Teaching critical thinking to combat fake news and bullshit: You have to start young
As much as I like to deconstruct pseudoscientific claims, particularly about health, medicine, and health care, Sometimes it gets a bit draining. There’s just so much pseudoscience, so much credulity, so much sheer idiocy out there that trying to refute them and encourage a more skeptical mindset often feels like pissing into the ocean, for all the effect it has. In the age of fake news and Donald Trump, it even feels as though we’re going backward—and not slowly, either. That’s why I felt it was time for a bit of a break, a bit more optimism than I’ve been able to muster before. So it was a good thing that I happened across an article by Julia Belluz and Alvin Chang entitled This researcher may have discovered the antidote to health bullshit.
I’ve always suspected that the key to combatting bullshit of all stripes, be it related to health (one of the more dangerous forms), conspiracy theories, or one of the many other varieties of nonsense, pseudoscience, conspiracy theories, and quackery, will be starting young. Let’s face it. By the time we’re adults, changing the way we think is very difficult. That’s not to say that it can’t be done, but in general you have to want to change. Again, let’s face it. Most people don’t want to change. They resist it. That’s part of the reason why adults are so good at motivated reasoning, in which they become very good at finding observations and evidence that support their preexisting point of view while downplaying or discounting evidence that does not. In essence, they develop only part of the skills needed to be a skeptic in that they are very good at deconstructing ideas they disagree with but remain not so good at critically examining ideas that they do agree with that might lack good evidence to support them.
Yes, as Andy Oxman shows, you have to get ’em young. He relates a story about his visit to his then 10 year old son’s class in 2000.that shows how children actually have a proclivity for becoming skeptical:
“I told them that some teenagers had discovered that red M&Ms gave them a good feeling in their body and helped them write and draw more quickly,” Oxman said. “But there also were some bad effects: a little pain in their stomach, and they got dizzy if they stood up quickly.”
He challenged the kids to try to find out if the teens were right. He split the class into small groups and gave each group a bag of M&Ms.
The children quickly figured out they had to try eating M&Ms of different colors to find out what happens, but that it wouldn’t be a fair test if they could see the color of the M&Ms. In other words, they intuitively understood the concept of “blinding” in a clinical trial. (This is when researchers prevent study participants and doctors from knowing who got what treatment so they’re less likely to be biased about the outcome.)
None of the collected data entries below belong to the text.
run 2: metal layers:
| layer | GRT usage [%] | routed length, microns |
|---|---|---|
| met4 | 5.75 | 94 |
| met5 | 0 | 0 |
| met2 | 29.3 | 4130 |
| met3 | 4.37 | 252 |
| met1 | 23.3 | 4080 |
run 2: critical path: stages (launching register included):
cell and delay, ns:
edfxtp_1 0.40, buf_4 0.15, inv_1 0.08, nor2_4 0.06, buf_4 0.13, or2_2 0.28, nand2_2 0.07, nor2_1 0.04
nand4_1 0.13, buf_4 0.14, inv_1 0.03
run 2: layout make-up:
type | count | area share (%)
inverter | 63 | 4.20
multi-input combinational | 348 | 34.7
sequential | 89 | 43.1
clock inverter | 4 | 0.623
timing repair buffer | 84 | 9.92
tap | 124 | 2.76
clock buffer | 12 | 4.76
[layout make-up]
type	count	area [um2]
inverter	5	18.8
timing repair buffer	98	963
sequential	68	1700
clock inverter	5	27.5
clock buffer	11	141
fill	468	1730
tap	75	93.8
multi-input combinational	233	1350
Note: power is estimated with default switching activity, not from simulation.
--- src/rtl/morra_match_engine.sv ---
// Two-player Morra match controller.
// Optional feature macro: MORRA_NO_REPEAT_EN (previous winner may not replay
// their last winning move; without it no memory registers are built).
// Ports:
//   clk, rst            : clock, asynchronous active-high reset
//   start               : (re)start match; {p1,p2} then carry the round budget
//   p1, p2              : player moves
//   move_valid          : a round is offered this cycle
//   move_ready          : high in PLAY; round accepted on move_valid & move_ready
//   round_out/round_valid : registered round result and its 1-cycle strobe
//   game_out/game_done  : match result, done held high in DONE
module morra_match_engine
    import morra_pkg::*;
#(
    parameter int NUM_MOVES  = 3,
    parameter int MOVE_W     = 2,
    parameter int MIN_ROUNDS = 4,
    parameter int LEAD_WIN   = 2
) (
    input  logic              clk,
    input  logic              rst,
    input  logic              start,
    input  logic [MOVE_W-1:0] p1,
    input  logic [MOVE_W-1:0] p2,
    input  logic              move_valid,
    output logic              move_ready,
    output logic [1:0]        round_out,
    output logic              round_valid,
    output logic [1:0]        game_out,
    output logic              game_done
);

    localparam int CW = $clog2(MIN_ROUNDS + 2**(2*MOVE_W)) + 1;
    localparam logic        [CW-1:0] MIN_R    = CW'(MIN_ROUNDS);
    localparam logic signed [CW-1:0] LEAD_POS = CW'(LEAD_WIN);
    localparam logic signed [CW-1:0] LEAD_NEG = -LEAD_POS;

    state_e                  state_reg, state_next;
    logic [CW-1:0]           limit_reg, limit_next;
    logic [CW-1:0]           played_reg, played_next;
    logic signed [CW-1:0]    lead_reg, lead_next;
    logic [1:0]              round_out_reg, round_out_next;
    logic                    round_valid_reg, round_valid_next;
    logic [1:0]              game_out_reg, game_out_next;
    logic                    game_done_reg, game_done_next;

    logic [1:0]              mem_winner_reg;
    logic [MOVE_W-1:0]       mem_move_reg;

    logic                    accept;
    logic [1:0]              judged;
    logic                    counted;
    logic [CW-1:0]           played_new;
    logic signed [CW-1:0]    lead_new;
    logic                    end_hit;

    assign move_ready = (state_reg == ST_PLAY);
    // start has priority, so a coincident move is never taken.
    assign accept     = move_ready && move_valid && !start;

    morra_round_judge #(
        .NUM_MOVES (NUM_MOVES),
        .MOVE_W    (MOVE_W)
    ) u_judge (
        .a          (p1),
        .b          (p2),
        .mem_winner (mem_winner_reg),
        .mem_move   (mem_move_reg),
        .round_out  (judged)
    );

    always_comb begin
        counted    = (judged != ROUND_NULL);
        played_new = played_reg + CW'(1);
        lead_new   = lead_reg;
        if (judged == ROUND_P1)
            lead_new = lead_reg + CW'(1);
        else if (judged == ROUND_P2)
            lead_new = lead_reg - CW'(1);
        end_hit = ((played_new >= MIN_R) && ((lead_new >= LEAD_POS) || (lead_new <= LEAD_NEG)))
                  || (played_new == limit_reg);
    end

`ifdef MORRA_NO_REPEAT_EN
    logic [1:0]        mem_winner_next;
    logic [MOVE_W-1:0] mem_move_next;

    always_comb begin
        mem_winner_next = mem_winner_reg;
        mem_move_next   = mem_move_reg;
        if (start) begin
            mem_winner_next = ROUND_NULL;
            mem_move_next   = '0;
        end else if (accept) begin
            if (judged == ROUND_TIE) begin
                mem_winner_next = ROUND_NULL;
                mem_move_next   = '0;
            end else if (judged == ROUND_P1) begin
                mem_winner_next = ROUND_P1;
                mem_move_next   = p1;
            end else if (judged == ROUND_P2) begin
                mem_winner_next = ROUND_P2;
                mem_move_next   = p2;
            end
        end
    end

    always_ff @(posedge clk or posedge rst) begin
        if (rst) begin
            mem_winner_reg <= ROUND_NULL;
            mem_move_reg   <= '0;
        end else begin
            mem_winner_reg <= mem_winner_next;
            mem_move_reg   <= mem_move_next;
        end
    end
`else
    assign mem_winner_reg = ROUND_NULL;
    assign mem_move_reg   = '0;
`endif

    always_comb begin
        state_next       = state_reg;
        limit_next       = limit_reg;
        played_next      = played_reg;
        lead_next        = lead_reg;
        round_out_next   = round_out_reg;
        round_valid_next = 1'b0;
        game_out_next    = game_out_reg;
        game_done_next   = game_done_reg;
        if (start) begin
            state_next     = ST_PLAY;
            limit_next     = MIN_R + CW'({p1, p2});
            played_next    = '0;
            lead_next      = '0;
            round_out_next = ROUND_NULL;
            game_out_next  = GAME_NONE;
            game_done_next = 1'b0;
        end else if (accept) begin
            round_out_next   = judged;
            round_valid_next = 1'b1;
            if (counted) begin
                played_next = played_new;
                lead_next   = lead_new;
                if (end_hit) begin
                    if (lead_new > 0)
                        game_out_next = GAME_P1;
                    else if (lead_new < 0)
                        game_out_next = GAME_P2;
                    else
                        game_out_next = GAME_DRAW;
                    game_done_next = 1'b1;
                    state_next     = ST_DONE;
                end
            end
        end
    end

    always_ff @(posedge clk or posedge rst) begin
        if (rst) begin
            state_reg       <= ST_IDLE;
            limit_reg       <= '0;
            played_reg      <= '0;
            lead_reg        <= '0;
            round_out_reg   <= ROUND_NULL;
            round_valid_reg <= 1'b0;
            game_out_reg    <= GAME_NONE;
            game_done_reg   <= 1'b0;
        end else begin
            state_reg       <= state_next;
            limit_reg       <= limit_next;
            played_reg      <= played_next;
            lead_reg        <= lead_next;
            round_out_reg   <= round_out_next;
            round_valid_reg <= round_valid_next;
            game_out_reg    <= game_out_next;
            game_done_reg   <= game_done_next;
        end
    end

    assign round_out   = round_out_reg;
    assign round_valid = round_valid_reg;
    assign game_out    = game_out_reg;
    assign game_done   = game_done_reg;

endmodule
File: config.mk
export PLATFORM = sky130hd
export DESIGN_NAME = shift_load_ctrl
export DESIGN_NICKNAME = d
export VERILOG_FILES = /design/src/rtl/shift_load_ctrl.sv
export SDC_FILE = /design/constraint.sdc
export NUM_CORES = 1
export LEC_CHECK = 0
export ABC_AREA = 1
export BUFFER_PORTS_ARGS = -buffer_cell sky130_fd_sc_hd__buf_4
export CELL_PAD_IN_SITES_DETAIL_PLACEMENT = 2
export CELL_PAD_IN_SITES_GLOBAL_PLACEMENT = 2
export CORE_UTILIZATION = 26
export CTS_BUF_LIST = sky130_fd_sc_hd__clkbuf_4 sky130_fd_sc_hd__clkbuf_8
export CTS_CLUSTER_DIAMETER = 30
export DETAILED_ROUTE_END_ITERATION = 7
export PLACE_DENSITY_LB_ADDON = 0.25
export REMOVE_ABC_BUFFERS = 1
export SLEW_MARGIN = 40
export SYNTH_ARGS = -nofsm -noshare
export SYNTH_HDL_FRONTEND = slang
export SYNTH_SLANG_ARGS = --single-unit
File: constraint.sdc
create_clock -name clk -period 1.1 [get_ports clk]
set_input_delay 0.055 -clock clk [delete_from_list [all_inputs] [get_ports clk]]
set_output_delay 0.055 -clock clk [all_outputs]
set_load 0.01 [all_outputs]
In a short time, they were running their own blinded, randomized trials — the gold standard for testing medical claims — in the classroom. By the end of their experiment, Oxman said, “They figured out that there was little if any difference in the effects of the different colors and they asked me if the teenagers who made the claim really believed that.”
As a result of this experience, Oxman began working with other academics to develop curricula designed to teach critical thinking skills in children. The idea is to arm them with the skills needed to spot “alternative facts” more readily and, as importantly, how to keep fake news from spreading in the first place. He’s not the only one who asked this question. So did Imogen Evans, Hazel Thornton, Iain Chalmers and Paul Glasziou, who wrote a book called Testing Treatments that’s available for free as a downloadable PDF. In 2012, Oxman teamed up with one of the authors of the book, Sir Iain Chalmers, asking him to help to develop curricula based on the concepts in the book appropriate for primary school children
Because Oxman had ties with researchers in Uganda, he tested the new materials there on children between 10-12 years of age. Personally, when I first saw that, I thought that ten years old is a bit old to start the process. I would have thought that age eight or even six would be the time to start. Be that as it may, Oxman ran a randomized trial in which a representative sample of eligible schools were randomized either to control (no change in curriculum) or including the Informed Health Choices (as the program came to be known) primary school resources (textbooks, exercise books, and a teachers’ guide) in the lesson plan. Teachers teaching the Informed Health Choices curriculum attended a 2 day introductory workshop and gave nine 80 min lessons during one school term. The lessons addressed 12 concepts essential to assessing claims about treatment effects and making informed health choices.